Abstract 18653: Decreased Levels of Circulating ‰Early Vascular Progenitor Cells are Associated with Cardiovascular Disease Risk

Abstract

Circulating levels of vascular progenitor cells (VPCs) have been suggested to be reflective of cardiovascular disease (CVD) risk. However, VPCs are a heterogeneous population containing cells with different angiogenic potential, and it is not clear which specific cell types are associated with CVD risk and specific CVD risk factors. We evaluated the relationship between CVD risk factors using antigenically-defined VPC sub-populations with or without validated angiogenic potential. Circulating VPC populations were measured in 240 high risk adults enrolled in the Louisville Healthy Heart Study. To quantify VPC levels, peripheral blood samples were stained with antigenic markers to define 6 different populations and analyzed using flow cytometry. CVD risk data were obtained from questionnaires, medical records, and blood/urine analyses. Generalized linear mixed-effects models were developed to examine the associations between mean VPC levels and the Framingham Risk Score (FRS) and CVD risk factors. A stepwise procedure was used to determine the most parsimonious model.

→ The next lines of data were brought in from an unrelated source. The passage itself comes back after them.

==> src/rtl/rr_arb2.sv <==
// Two-way round-robin arbiter between instruction fetch and load/store.
//   clk, rst_n      : clock, asynchronous active-low reset
//   en              : arbitration allowed (controller idle)
//   req_if, req_ls  : request valids
//   gnt_if, gnt_ls  : one-hot grant; a grant is also the handshake, since
//                     it is only given to a requester that is valid
// On a tie the requester not granted last wins; last_grant starts at LS
// so fetch wins the first tie after reset.
module rr_arb2
  import mem_pkg::*;
(
  input  logic clk,
  input  logic rst_n,
  input  logic en,
  input  logic req_if,
  input  logic req_ls,
  output logic gnt_if,
  output logic gnt_ls
);

  src_t last_grant;

  always_comb begin
    // NOTE: defaults first so every path assigns the outputs; a missing
    // assignment on any branch would otherwise infer a latch.
    gnt_if = 1'b0;
    gnt_ls = 1'b0;
    if (en) begin
      if (req_if && req_ls) begin
        gnt_if = (last_grant == SRC_LS);
        gnt_ls = (last_grant == SRC_IF);
      end else begin
        gnt_if = req_if;
        gnt_ls = req_ls;
      end
    end
  end

  // NOTE: non-blocking assignments in clocked logic so every register
  // samples pre-edge values, independent of process ordering.
  always_ff @(posedge clk or negedge rst_n) begin
    if (!rst_n) begin
      last_grant <= SRC_LS;
    end else if (gnt_if) begin
      last_grant <= SRC_IF;
    end else if (gnt_ls) begin
      last_grant <= SRC_LS;
    end
  end

endmodule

The sample population was 54% male, 51±1 years old, 41% African-American, 39% current smokers, and had a mean FRS of 6±1. Levels of VPC subpopulations, VPC1 (CD31+/34+/45-), VPC3 (CD31+/34+/45-/AC133+), and VPC4 (CD31+/34+/45+/AC133+), significantly predicted FRS (β=-0.13 to -0.25; p=0.04 to 0.006) and showed stronger associations than previous reports using the entire VPC population. VPC2 (CD31+/34+/45+) and VPC6 (CD31+/34+) were not significantly associated with FRS. Moreover, VPC3 levels showed a strong positive association with circulating levels of platelet-leukocyte aggregates (CD41+/CD45+), whereas only the CD31+/AC133+ cells (VPC5) showed a negative association with LDL-C levels. None of the VPC sub-populations were correlated with serum fibrinogen or CRP levels. These observations indicate that immature (“early”) and non-monocytic (CD45-) VPCs levels are indicative of CVD risk and that the depletion of early VPCs (AC133+) may be reflective of a pro-thrombotic state and hypercholesterolemia but not systemic inflammation. Prospective longitudinal studies are required to assess the prognostic utility of measuring VPC subpopulations in peripheral blood.